My genetics state that there were a long line of females before me who wore cosmetics to improve their looks. My genetics also state that if there ever came a day when my face didn’t break out regularly into zits I’d pack the face paints away. Several surgeries and a year of Proactiv later, my skin looks pretty good, so unless someone either gets hitched or is pushing daisies, I rarely touch my facial minerals. You’ll understand, then, why the Motor Vehicle Division in our small town thought my husband might be seeing a new gal when this one decided to remake the face she’d normally been seen bare with.
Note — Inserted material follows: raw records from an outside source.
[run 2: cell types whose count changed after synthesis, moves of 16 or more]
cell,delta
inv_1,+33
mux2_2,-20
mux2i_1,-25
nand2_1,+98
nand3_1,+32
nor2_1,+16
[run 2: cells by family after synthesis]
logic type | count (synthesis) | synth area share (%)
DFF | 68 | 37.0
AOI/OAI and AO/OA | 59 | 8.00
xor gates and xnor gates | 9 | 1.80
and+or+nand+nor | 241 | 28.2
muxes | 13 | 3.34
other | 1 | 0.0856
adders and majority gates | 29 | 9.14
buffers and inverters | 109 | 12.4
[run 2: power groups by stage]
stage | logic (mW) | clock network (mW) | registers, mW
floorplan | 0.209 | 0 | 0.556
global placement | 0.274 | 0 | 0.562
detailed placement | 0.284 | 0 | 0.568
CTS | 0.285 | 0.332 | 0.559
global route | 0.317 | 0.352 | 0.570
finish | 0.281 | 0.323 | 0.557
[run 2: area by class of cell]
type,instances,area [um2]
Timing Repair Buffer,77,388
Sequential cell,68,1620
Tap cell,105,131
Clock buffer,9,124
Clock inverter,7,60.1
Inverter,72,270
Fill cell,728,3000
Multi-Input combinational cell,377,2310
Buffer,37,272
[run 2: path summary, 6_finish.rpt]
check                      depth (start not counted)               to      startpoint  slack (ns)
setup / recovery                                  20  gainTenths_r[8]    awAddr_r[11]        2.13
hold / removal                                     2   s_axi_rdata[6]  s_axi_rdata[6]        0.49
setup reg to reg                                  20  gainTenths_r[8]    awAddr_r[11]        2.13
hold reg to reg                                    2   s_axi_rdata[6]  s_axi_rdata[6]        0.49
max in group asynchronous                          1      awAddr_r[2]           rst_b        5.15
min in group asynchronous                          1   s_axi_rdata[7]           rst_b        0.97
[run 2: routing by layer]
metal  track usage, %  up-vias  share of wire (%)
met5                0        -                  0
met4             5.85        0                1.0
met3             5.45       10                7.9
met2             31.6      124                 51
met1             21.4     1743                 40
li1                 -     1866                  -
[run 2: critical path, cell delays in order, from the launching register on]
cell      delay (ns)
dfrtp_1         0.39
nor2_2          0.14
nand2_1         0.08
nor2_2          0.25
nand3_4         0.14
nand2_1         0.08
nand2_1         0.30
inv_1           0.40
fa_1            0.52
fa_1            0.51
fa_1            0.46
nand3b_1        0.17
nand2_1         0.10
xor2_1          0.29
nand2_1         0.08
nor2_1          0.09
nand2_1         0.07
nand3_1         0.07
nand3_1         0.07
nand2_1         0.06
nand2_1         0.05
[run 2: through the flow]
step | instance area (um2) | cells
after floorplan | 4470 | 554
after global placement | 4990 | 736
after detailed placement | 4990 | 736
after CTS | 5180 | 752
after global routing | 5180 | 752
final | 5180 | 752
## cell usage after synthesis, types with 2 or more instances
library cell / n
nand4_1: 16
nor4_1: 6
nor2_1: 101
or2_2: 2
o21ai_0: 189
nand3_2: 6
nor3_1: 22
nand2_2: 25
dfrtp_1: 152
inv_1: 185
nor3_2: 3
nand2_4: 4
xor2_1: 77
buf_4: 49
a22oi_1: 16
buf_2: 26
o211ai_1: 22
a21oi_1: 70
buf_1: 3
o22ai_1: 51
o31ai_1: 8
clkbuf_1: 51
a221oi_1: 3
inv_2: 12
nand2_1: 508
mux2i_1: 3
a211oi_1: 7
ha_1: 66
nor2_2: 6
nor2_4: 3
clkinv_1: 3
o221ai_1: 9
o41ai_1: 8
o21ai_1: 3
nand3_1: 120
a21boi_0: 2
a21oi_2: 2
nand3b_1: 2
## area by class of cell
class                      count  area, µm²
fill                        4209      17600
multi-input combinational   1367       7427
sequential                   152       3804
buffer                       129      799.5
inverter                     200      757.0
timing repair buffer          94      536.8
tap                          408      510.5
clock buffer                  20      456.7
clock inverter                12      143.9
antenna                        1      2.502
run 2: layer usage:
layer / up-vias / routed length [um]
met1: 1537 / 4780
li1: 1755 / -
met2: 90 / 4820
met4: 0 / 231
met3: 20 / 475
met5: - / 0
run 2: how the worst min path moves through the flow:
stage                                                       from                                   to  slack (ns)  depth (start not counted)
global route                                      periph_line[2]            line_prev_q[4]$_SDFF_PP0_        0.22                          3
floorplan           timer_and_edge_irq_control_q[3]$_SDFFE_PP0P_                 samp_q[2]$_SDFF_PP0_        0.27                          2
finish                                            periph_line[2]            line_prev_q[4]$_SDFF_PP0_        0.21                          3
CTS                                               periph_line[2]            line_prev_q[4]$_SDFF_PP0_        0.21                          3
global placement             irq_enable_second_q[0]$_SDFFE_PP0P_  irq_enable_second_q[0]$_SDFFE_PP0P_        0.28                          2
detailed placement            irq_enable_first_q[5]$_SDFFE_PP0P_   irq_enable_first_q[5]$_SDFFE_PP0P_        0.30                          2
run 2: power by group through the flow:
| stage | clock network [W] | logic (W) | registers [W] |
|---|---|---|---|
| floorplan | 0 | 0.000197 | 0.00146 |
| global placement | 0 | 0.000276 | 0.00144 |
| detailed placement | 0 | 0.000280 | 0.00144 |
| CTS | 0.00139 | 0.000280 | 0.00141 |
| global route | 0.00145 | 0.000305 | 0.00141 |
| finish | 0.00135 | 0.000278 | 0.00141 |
File: config.mk
export PLATFORM = sky130hd
export DESIGN_NAME = adc_acquire_convert_sequencer
export DESIGN_NICKNAME = d
export VERILOG_FILES = /design/src/adc_seq_pkg.sv /design/src/tad_tick.sv /design/src/adc_acquire_convert_sequencer.sv
export VERILOG_INCLUDE_DIRS = /design/src
export SDC_FILE = /design/constraint.sdc
export NUM_CORES = 1
export LEC_CHECK = 0
export ABC_AREA = 1
export BUFFER_PORTS_ARGS = -buffer_cell sky130_fd_sc_hd__buf_2
export CAP_MARGIN = 20
export CORE_MARGIN = 1.5
export CORE_UTILIZATION = 45
export CTS_CLUSTER_SIZE = 30
export DETAILED_ROUTE_END_ITERATION = 12
export PLACE_DENSITY = 0.71
export SLEW_MARGIN = 40
export SYNTH_ARGS = -nofsm -noshare
export SYNTH_HDL_FRONTEND = slang
export SYNTH_HIERARCHICAL = 1
export SYNTH_SLANG_ARGS = --single-unit
File: constraint.sdc
create_clock -name aclk -period 4.3 [get_ports aclk]
set_clock_uncertainty 0.1 [all_clocks]
set_input_delay 1.075 -clock aclk [delete_from_list [all_inputs] [get_ports aclk]]
set_output_delay 1.075 -clock aclk [all_outputs]
set_load 0.02 [all_outputs]
File: src/adc_seq_params.svh
// Register offsets, field positions, reset values and timing counts of the converter sequencer.
// Summary of operation
// - Port read of analog pins returns zero.
// - Conversion ignores analog select and direction bits.
// - Analog select kills input buffer; direction kills driver.
// - Channel select field routes sample-and-hold input.
// - Two-bit positive and negative reference selects.
// - Acquisition field offers 2 to 20 periods.
// - Programmed mode samples, then converts automatically.
// - Field value zero selects manual acquisition.
// - Manual mode: go stops sampling, converts at once.
// - Acquisition field resets to zero.
// - Completion clears go and sets complete flag.
// - After completion, resume sampling selected channel.
// - No status separates acquisition from conversion.
// - Strap sets second port analog select reset value.
`ifndef ADC_SEQ_PARAMS_SVH
`define ADC_SEQ_PARAMS_SVH
`define OFS_CTRL0        12'h000
`define OFS_CTRL1        12'h004
`define OFS_CTRL2        12'h008
`define OFS_ANSEL_A      12'h00C
`define OFS_ANSEL_B      12'h010
`define OFS_DIR          12'h014
`define OFS_LAT          12'h018
`define OFS_PORT         12'h01C
`define OFS_IRQ_STATUS   12'h020
`define OFS_IRQ_ENABLE   12'h024
`define OFS_IRQ_CLEAR    12'h028
`define CTRL0_GO_BIT     1
`define CTRL0_ON_BIT     0
`define CTRL0_CHS_LSB    2
`define CTRL1_NREF_LSB   0
`define CTRL1_PREF_LSB   2
`define CTRL2_ACQ_LSB    3
`define CTRL2_CLKDIV_LSB 0
`define ACQ_RESET        3'h0
`define CTRL2_RESET      32'h00000000
`define IRQ_DONE_BIT     0
`define CONV_PERIODS     11
`endif

File: src/adc_seq_pkg.sv
// Types shared by the converter sequencer.
package adc_seq_pkg;
    typedef enum logic [1:0] {
        ST_SAMPLE  = 2'b00,
        ST_ACQUIRE = 2'b01,
        ST_CONVERT = 2'b10
    } seq_state_t;
    typedef enum logic [1:0] {
        PREF_SUPPLY = 2'b00,
        PREF_EXT    = 2'b01,
        PREF_FIXED  = 2'b10
    } pref_t;
endpackage : adc_seq_pkg

File: src/tad_tick.sv
// Divider that makes one pulse per conversion clock period.
`timescale 1ns/1ps
module tad_tick #(
    parameter int DIV_W = 3
) (
    input  wire logic             aclk,
    input  wire logic             aresetn,
    input  wire logic             run,
    input  wire logic [DIV_W-1:0] div_sel,
    output logic                  tick
);
    logic [7:0] cnt_reg;
    logic [7:0] cnt_next;
    logic [7:0] limit;

    // The limit below is eight bits wide, so a select wider than three bits cannot be served.
    if (DIV_W < 1 || DIV_W > 3) begin : g_bad_div_w
        $error("tad_tick: DIV_W must be 1 to 3");
    end

    always_comb begin
        limit = 8'(((1 << div_sel) * 2) - 1);
        cnt_next = cnt_reg;
        tick = 1'b0;
        if (!run) begin
            cnt_next = 8'h00;
        end else if (cnt_reg >= limit) begin
            cnt_next = 8'h00;
            tick = 1'b1;
        end else begin
            cnt_next = cnt_reg + 8'h01;
        end
    end

    always_ff @(posedge aclk) begin
        if (!aresetn) begin
            cnt_reg <= 8'h00;
        end else begin
            cnt_reg <= cnt_next;
        end
    end
endmodule : tad_tick

File: src/adc_acquire_convert_sequencer.sv
// Converter sequencer with AXI4-Lite registers, pin gating and completion interrupt.
`timescale 1ns/1ps
`include "adc_seq_params.svh"
module adc_acquire_convert_sequencer #(
    parameter int PINS      = 8,
    parameter int CHS_W     = 5,
    parameter int CONV_TADS = `CONV_PERIODS
) (
    input  wire logic             aclk,
    input  wire logic             aresetn,
    input  wire logic [11:0]      s_axi_awaddr,
    input  wire logic             s_axi_awvalid,
    output logic                  s_axi_awready,
    input  wire logic [31:0]      s_axi_wdata,
    input  wire logic [3:0]       s_axi_wstrb,
    input  wire logic             s_axi_wvalid,
    output logic                  s_axi_wready,
    output logic [1:0]            s_axi_bresp,
    output logic                  s_axi_bvalid,
    input  wire logic             s_axi_bready,
    input  wire logic [11:0]      s_axi_araddr,
    input  wire logic             s_axi_arvalid,
    output logic                  s_axi_arready,
    output logic [31:0]           s_axi_rdata,
    output logic [1:0]            s_axi_rresp,
    output logic                  s_axi_rvalid,
    input  wire logic             s_axi_rready,
    input  wire logic             second_port_analog_reset_cfg,
    input  wire logic [PINS-1:0]  pin_in,
    output logic [PINS-1:0]       pin_out,
    output logic [PINS-1:0]       pin_oe_n,
    output logic [PINS-1:0]       input_buffer_en,
    output logic [PINS-1:0]       second_pin_input_buffer_en,
    output logic [CHS_W-1:0]      sample_channel,
    output logic                  sample_enable,
    output logic                  convert_start,
    input  wire logic             convert_done,
    output logic [1:0]            positive_ref_select,
    output logic [1:0]            negative_ref_select,
    output logic                  irq
);
    if (PINS < 1 || PINS > 32) begin : g_bad_pins
        $error("PINS must be 1 to 32");
    end
    if (CHS_W < 1 || CHS_W > 5) begin : g_bad_chs_w
        $error("CHS_W must be 1 to 5");
    end
    if (CONV_TADS < 1 || CONV_TADS > 31) begin : g_bad_conv_tads
        $error("CONV_TADS must be 1 to 31");
    end

    // Registers.
    logic             on_reg, on_next, go_reg, go_next;
    logic [CHS_W-1:0] chs_reg, chs_next;
    logic [1:0]       pref_reg, pref_next, nref_reg, nref_next;
    logic [2:0]       acq_reg, acq_next, div_reg, div_next;
    logic [PINS-1:0]  ansa_reg, ansa_next, ansb_reg, ansb_next, dir_reg, dir_next, lat_reg, lat_next;
    logic             irq_st_reg, irq_st_next, irq_en_reg, irq_en_next;
    logic             strap_seen_reg, strap_seen_next;
    logic             bvalid_reg, bvalid_next, rvalid_reg, rvalid_next;
    logic [31:0]      rdata_reg, rdata_next;
    logic [1:0]       bresp_reg, bresp_next, rresp_reg, rresp_next;
    logic             aw_held_reg, aw_held_next, w_held_reg, w_held_next;
    logic [11:0]      awaddr_reg, awaddr_next;
    logic [31:0]      wdata_reg, wdata_next;
    logic [PINS-1:0]  pin_s1_reg, pin_s2_reg;
    logic             done_s1_reg, done_s2_reg, done_d_reg;
    adc_seq_pkg::seq_state_t st_reg, st_next;
    logic [4:0]       tcnt_reg, tcnt_next;
    logic             start_reg, start_next;

    logic        tick, done_rise, aw_ok, w_ok, wr_fire, finish;
    logic [11:0] wa;
    logic [31:0] wd;
    logic [4:0]  acq_tads;

    tad_tick #(.DIV_W(3)) u_tick (
        .aclk    (aclk),
        .aresetn (aresetn),
        .run     (st_reg != adc_seq_pkg::ST_SAMPLE),
        .div_sel (div_reg),
        .tick    (tick)
    );

    // Pin samples pass two flops before anything reads them.
    always_ff @(posedge aclk) begin
        if (!aresetn) begin
            pin_s1_reg  <= '0;
            pin_s2_reg  <= '0;
            done_s1_reg <= 1'b0;
            done_s2_reg <= 1'b0;
            done_d_reg  <= 1'b0;
        end else begin
            pin_s1_reg  <= pin_in;
            pin_s2_reg  <= pin_s1_reg;
            done_s1_reg <= convert_done;
            done_s2_reg <= done_s1_reg;
            done_d_reg  <= done_s2_reg;
        end
    end
    assign done_rise = done_s2_reg & ~done_d_reg;

    // Programmed codes 1..7 map to 2,4,6,8,12,16,20 periods.
    always_comb begin
        unique case (acq_reg)
            3'h1: acq_tads = 5'h02;
            3'h2: acq_tads = 5'h04;
            3'h3: acq_tads = 5'h06;
            3'h4: acq_tads = 5'h08;
            3'h5: acq_tads = 5'h0C;
            3'h6: acq_tads = 5'h10;
            3'h7: acq_tads = 5'h14;
            3'h0: acq_tads = 5'h00;
        endcase
    end

    // Write channel: address and data may arrive in either order.
    assign aw_ok   = aw_held_reg | s_axi_awvalid;
    assign w_ok    = w_held_reg | s_axi_wvalid;
    assign wr_fire = aw_ok & w_ok & ~bvalid_reg;
    assign wa      = aw_held_reg ? awaddr_reg : s_axi_awaddr;
    assign wd      = w_held_reg ? wdata_reg : s_axi_wdata;
    assign s_axi_awready = ~aw_held_reg & ~bvalid_reg;
    assign s_axi_wready  = ~w_held_reg & ~bvalid_reg;
    assign s_axi_arready = ~rvalid_reg;

    // Sequencer.
    always_comb begin
        st_next    = st_reg;
        tcnt_next  = tcnt_reg;
        start_next = 1'b0;
        finish     = 1'b0;
        unique case (st_reg)
            adc_seq_pkg::ST_SAMPLE: begin
                if (go_reg && on_reg) begin
                    if (acq_reg == `ACQ_RESET) begin
                        st_next    = adc_seq_pkg::ST_CONVERT;
                        start_next = 1'b1;
                        tcnt_next  = 5'(CONV_TADS);
                    end else begin
                        st_next   = adc_seq_pkg::ST_ACQUIRE;
                        tcnt_next = acq_tads;
                    end
                end
            end
            adc_seq_pkg::ST_ACQUIRE: begin
                if (tick) begin
                    if (tcnt_reg <= 5'h01) begin
                        st_next    = adc_seq_pkg::ST_CONVERT;
                        start_next = 1'b1;
                        tcnt_next  = 5'(CONV_TADS);
                    end else begin
                        tcnt_next = tcnt_reg - 5'h01;
                    end
                end
            end
            adc_seq_pkg::ST_CONVERT: begin
                if (done_rise || (tick && tcnt_reg <= 5'h01)) begin
                    st_next = adc_seq_pkg::ST_SAMPLE;
                    finish  = 1'b1;
                end else if (tick) begin
                    tcnt_next = tcnt_reg - 5'h01;
                end
            end
            default: st_next = adc_seq_pkg::ST_SAMPLE;
        endcase
        // Switching off mid-acquisition must not leave a start pulse for the core.
        if (!on_reg) begin
            st_next    = adc_seq_pkg::ST_SAMPLE;
            start_next = 1'b0;
        end
    end

    // Register file next state.
    always_comb begin
        on_next = on_reg; go_next = go_reg; chs_next = chs_reg;
        pref_next = pref_reg; nref_next = nref_reg; acq_next = acq_reg; div_next = div_reg;
        ansa_next = ansa_reg; ansb_next = ansb_reg; dir_next = dir_reg; lat_next = lat_reg;
        irq_en_next = irq_en_reg; irq_st_next = irq_st_reg;
        strap_seen_next = 1'b1;
        aw_held_next = aw_held_reg; w_held_next = w_held_reg;
        awaddr_next = awaddr_reg; wdata_next = wdata_reg;
        bvalid_next = bvalid_reg; bresp_next = bresp_reg;
        rvalid_next = rvalid_reg; rdata_next = rdata_reg; rresp_next = rresp_reg;
        if (!strap_seen_reg) begin
            ansb_next = {PINS{second_port_analog_reset_cfg}};
        end
        if (s_axi_awvalid && s_axi_awready && !wr_fire) begin
            aw_held_next = 1'b1;
            awaddr_next  = s_axi_awaddr;
        end
        if (s_axi_wvalid && s_axi_wready && !wr_fire) begin
            w_held_next = 1'b1;
            wdata_next  = s_axi_wdata;
        end
        if (wr_fire) begin
            aw_held_next = 1'b0;
            w_held_next  = 1'b0;
            bvalid_next  = 1'b1;
            bresp_next   = 2'b00;
            unique case ({2'b00, wa[11:2]})
                `OFS_CTRL0 >> 2: begin
                    on_next  = wd[`CTRL0_ON_BIT];
                    go_next  = wd[`CTRL0_GO_BIT] | go_reg;
                    chs_next = wd[`CTRL0_CHS_LSB +: CHS_W];
                end
                `OFS_CTRL1 >> 2: begin
                    nref_next = wd[`CTRL1_NREF_LSB +: 2];
                    pref_next = wd[`CTRL1_PREF_LSB +: 2];
                end
                `OFS_CTRL2 >> 2: begin
                    acq_next = wd[`CTRL2_ACQ_LSB +: 3];
                    div_next = wd[`CTRL2_CLKDIV_LSB +: 3];
                end
                `OFS_ANSEL_A >> 2:   ansa_next = wd[PINS-1:0];
                `OFS_ANSEL_B >> 2:   ansb_next = wd[PINS-1:0];
                `OFS_DIR >> 2:       dir_next = wd[PINS-1:0];
                `OFS_LAT >> 2:       lat_next = wd[PINS-1:0];
                `OFS_IRQ_ENABLE >> 2: irq_en_next = wd[`IRQ_DONE_BIT];
                `OFS_IRQ_CLEAR >> 2: begin
                    if (wd[`IRQ_DONE_BIT]) irq_st_next = 1'b0;
                end
                `OFS_PORT >> 2, `OFS_IRQ_STATUS >> 2: bresp_next = 2'b00;
                default: bresp_next = 2'b10;
            endcase
        end
        if (bvalid_reg && s_axi_bready) begin
            bvalid_next = 1'b0;
        end
        // Completion wins over a software clear in the same cycle.
        if (finish) begin
            go_next     = 1'b0;
            irq_st_next = 1'b1;
        end
        if (!on_reg) begin
            go_next = 1'b0;
        end
        if (s_axi_arvalid && s_axi_arready) begin
            rvalid_next = 1'b1;
            rresp_next  = 2'b00;
            rdata_next  = 32'h00000000;
            unique case ({2'b00, s_axi_araddr[11:2]})
                `OFS_CTRL0 >> 2: begin
                    rdata_next[`CTRL0_ON_BIT] = on_reg;
                    rdata_next[`CTRL0_GO_BIT] = go_reg;
                    rdata_next[`CTRL0_CHS_LSB +: CHS_W] = chs_reg;
                end
                `OFS_CTRL1 >> 2: begin
                    rdata_next[`CTRL1_NREF_LSB +: 2] = nref_reg;
                    rdata_next[`CTRL1_PREF_LSB +: 2] = pref_reg;
                end
                `OFS_CTRL2 >> 2: begin
                    rdata_next[`CTRL2_ACQ_LSB +: 3]    = acq_reg;
                    rdata_next[`CTRL2_CLKDIV_LSB +: 3] = div_reg;
                end
                `OFS_ANSEL_A >> 2:    rdata_next[PINS-1:0] = ansa_reg;
                `OFS_ANSEL_B >> 2:    rdata_next[PINS-1:0] = ansb_reg;
                `OFS_DIR >> 2:        rdata_next[PINS-1:0] = dir_reg;
                `OFS_LAT >> 2:        rdata_next[PINS-1:0] = lat_reg;
                `OFS_PORT >> 2:       rdata_next[PINS-1:0] = pin_s2_reg & ~ansa_reg;
                `OFS_IRQ_STATUS >> 2: rdata_next[`IRQ_DONE_BIT] = irq_st_reg;
                `OFS_IRQ_ENABLE >> 2: rdata_next[`IRQ_DONE_BIT] = irq_en_reg;
                `OFS_IRQ_CLEAR >> 2:  rdata_next = 32'h00000000;
                default:              rresp_next = 2'b10;
            endcase
        end else if (rvalid_reg && s_axi_rready) begin
            rvalid_next = 1'b0;
        end
    end

    always_ff @(posedge aclk) begin
        if (!aresetn) begin
            on_reg <= 1'b0; go_reg <= 1'b0; chs_reg <= '0;
            pref_reg <= 2'h0; nref_reg <= 2'h0;
            acq_reg <= `ACQ_RESET;
            div_reg <= 3'h0;
            ansa_reg <= '1; ansb_reg <= '1; dir_reg <= '1; lat_reg <= '0;
            irq_st_reg <= 1'b0; irq_en_reg <= 1'b0; strap_seen_reg <= 1'b0;
            aw_held_reg <= 1'b0; w_held_reg <= 1'b0; awaddr_reg <= 12'h000; wdata_reg <= 32'h00000000;
            bvalid_reg <= 1'b0; bresp_reg <= 2'b00; rvalid_reg <= 1'b0;
            rdata_reg <= 32'h00000000; rresp_reg <= 2'b00;
            st_reg <= adc_seq_pkg::ST_SAMPLE; tcnt_reg <= 5'h00; start_reg <= 1'b0;
        end else begin
            on_reg <= on_next; go_reg <= go_next; chs_reg <= chs_next;
            pref_reg <= pref_next; nref_reg <= nref_next; acq_reg <= acq_next; div_reg <= div_next;
            ansa_reg <= ansa_next; ansb_reg <= ansb_next; dir_reg <= dir_next; lat_reg <= lat_next;
            irq_st_reg <= irq_st_next; irq_en_reg <= irq_en_next; strap_seen_reg <= strap_seen_next;
            aw_held_reg <= aw_held_next; w_held_reg <= w_held_next;
            awaddr_reg <= awaddr_next; wdata_reg <= wdata_next;
            bvalid_reg <= bvalid_next; bresp_reg <= bresp_next; rvalid_reg <= rvalid_next;
            rdata_reg <= rdata_next; rresp_reg <= rresp_next;
            st_reg <= st_next; tcnt_reg <= tcnt_next; start_reg <= start_next;
        end
    end

    // The converter path never looks at select or direction bits, so a digital pin converts too.
    assign sample_channel      = chs_reg;
    assign sample_enable       = on_reg && (st_reg != adc_seq_pkg::ST_CONVERT);
    assign convert_start       = start_reg;
    assign positive_ref_select = pref_reg;
    assign negative_ref_select = nref_reg;
    assign input_buffer_en            = ~ansa_reg;
    assign second_pin_input_buffer_en = ~ansb_reg;
    assign pin_oe_n = dir_reg;
    assign pin_out  = lat_reg;
    assign irq      = irq_st_reg & irq_en_reg;
    assign s_axi_bvalid = bvalid_reg;
    assign s_axi_bresp  = bresp_reg;
    assign s_axi_rvalid = rvalid_reg;
    assign s_axi_rdata  = rdata_reg;
    assign s_axi_rresp  = rresp_reg;
endmodule : adc_acquire_convert_sequencer

==> results of run 1 <==
per-stage QoR:
step           power [mW]  hold WS [ns]  utilization (%)  std cells
4_1_cts             2.892        0.3123            53.86       1192
3_3_place_gp        1.496        0.2968            49.65       1162
6_report            2.879        0.3127            53.89       1192
2_1_floorplan       1.426        0.2905                -        930
5_1_grt             2.976        0.3452            53.89       1192
3_5_place_dp        1.500        0.2996            49.69       1162
logic make-up (layout without fill, tap and decap cells):
| group | after synthesis | count (layout) | synth area share (%) |
|---|---|---|---|
| AND/OR/NAND/NOR | 415 | 415 | 29.74 |
| buffers and inverters | 176 | 258 | 12.68 |
| AO/OA/AOI/OAI | 169 | 169 | 14.99 |
| flip-flops | 123 | 123 | 38.81 |
| adder cells (fa/ha/maj) | 14 | 14 | 2.761 |
| XOR/XNOR | 7 | 7 | 0.9663 |
| other | 1 | 26 | 0.05910 |
how the worst min path moves through the flow:
| stage | to | slack (ns) | cells after the start |
|---|---|---|---|
| 2_1_floorplan | done_s2_reg$_SDFF_PN0_ | 0.29 | 2 |
| 3_3_place_gp | pin_s2_reg[6]$_SDFF_PN0_ | 0.30 | 2 |
| 3_5_place_dp | pin_s2_reg[6]$_SDFF_PN0_ | 0.30 | 2 |
| 4_1_cts | pin_s2_reg[2]$_SDFF_PN0_ | 0.31 | 2 |
| 5_1_grt | pin_s2_reg[4]$_SDFF_PN0_ | 0.35 | 2 |
| 6_report | pin_s2_reg[2]$_SDFF_PN0_ | 0.31 | 2 |
routing by layer:
metal | up-vias | part of all wire [%] | wire length (um) | track usage (%)
li1 | 3068 | - | - | -
met3 | 37 | 6.0 | 973 | 4.775
met5 | - | 0 | 0 | 0
met1 | 2732 | 46 | 7525 | 29.30
met4 | 0 | 3.0 | 483 | 10.74
met2 | 206 | 45 | 7237 | 34.94
worst max-delay path, stage by stage (launching register included):
cell and delay, ns:
dfxtp_1 0.36, nor2_1 0.21, inv_1 0.08, nor2_1 0.19
inv_2 0.04, ha_1 0.21, inv_1 0.10, a31oi_1 0.10
ha_1 0.31, nand2_1 0.07, a21oi_1 0.21, nor2_4 0.07
a21boi_1 0.27, nand4_1 0.18, o21ai_0 0.17, nand2_1 0.16
nand2_1 0.26, o21ai_0 0.13, nor2_1 0.11
area by class of cell:
| cell class | instances | area (sq um) | area share (%) |
|---|---|---|---|
| clock buffer | 22 | 484.2 | 6.499 |
| clock inverter | 8 | 92.59 | 1.243 |
| inverter | 120 | 451.7 | 6.062 |
| multi-input combinational | 631 | 3182 | 42.70 |
| sequential | 123 | 2462 | 33.05 |
| tap | 180 | 225.2 | 3.023 |
| timing repair buffer | 108 | 553.0 | 7.422 |
power by group through the flow:
stage / registers, mW / clock network (mW) / logic, mW
final: 1.20 / 1.40 / 0.279
after global routing: 1.21 / 1.46 / 0.307
after CTS: 1.20 / 1.41 / 0.276
after detailed placement: 1.23 / 0 / 0.274
after global placement: 1.23 / 0 / 0.271
after floorplan: 1.22 / 0 / 0.205
cells in the final DEF (no fill, tap or decap), drive strengths merged:
cell      instances
nand2           185
nor2            126
dfxtp           123
inv             119
buf             108
nand3            71
o21ai            70
a21oi            62
conb             26
clkbuf           22
a211oi           16
nand4            15
ha               14
o211ai            9
nor3              8
clkinv            6
or2               6
xor2              5
o21a              3
a31oi             3
and2              2
bufinv            2
xnor2             2
o2111ai           1
a41oi             1
o22ai             1
nand3b            1
and3              1
clkinvlp          1
a21o              1
a21boi            1
o21bai            1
When I was a teenager no one really showed me how to apply foreign goop to my face, so I learned from the usual media. The media must have been Boy George singing on New Year’s Eve and Cindi Lauper, because I remember several adults referring to my eyeshadow job as the NBC peacock. I became much better, thank goodness not only for me but for my viewers; however, it doesn’t appear that a well-done face job is like having the skill of bicycle riding where it comes back to you no matter how old you are. (By the way, I have to disagree with that adage – I nearly killed myself last time I took up bicycle riding.) Now it apparently takes me forty-five minutes what used to take ten. I broke my mascara wand, and my white porcelain sink and countertop is covered in fine, earth-and-flesh-toned powders. Usually I am waiting on my husband while he preens; now he is waiting on me, albeit patiently, while I blend and wipe and scrape and scream.
For all the work, though, and a few near-expletives thrown in, I took a photo that looks like a deer in the headlights – the same look on my drivers’ license as four years ago. I guess it was fairly worth it.
While ordering at a nearby Schlotzsky’s, my sometimes technically-impaired husband relays, “Hey, they have “wiffy” here.”
“‘Whiffy?’” I repeat, squinting my right eye at him while my nostrils waver, checking if this is some new scent I should inhale. Maybe I’ll like this secret scent and order one of those, too.
“Yes. See? It looks like it says it’s on a hot dot.”
Now I’m really puzzled, and I look askance toward the direction of his forehead nod. The hubby has apparently been reading a sign backwards, as it is pasted on the outside of the window.
I do indeed see a large dot with an arrow, but I’m sure it has nothing to do with heat. “You don’t mean ‘hot spot‘, do you?” Not that it matters to him by now. He’s drooling over the Dagwood-style sandwiches freshly delivered to our table.
“Mmm-hmmm,” he mumbles, taking a bite. “Hot splot. Must be a new promotion.”
I wonder if I should tell him his ‘wiffy hot dot’ is actually a ‘wi-fi hot spot’, meant for computer laptops.
Nah, maybe later. I’ll chalk it up to low blood sugar for now.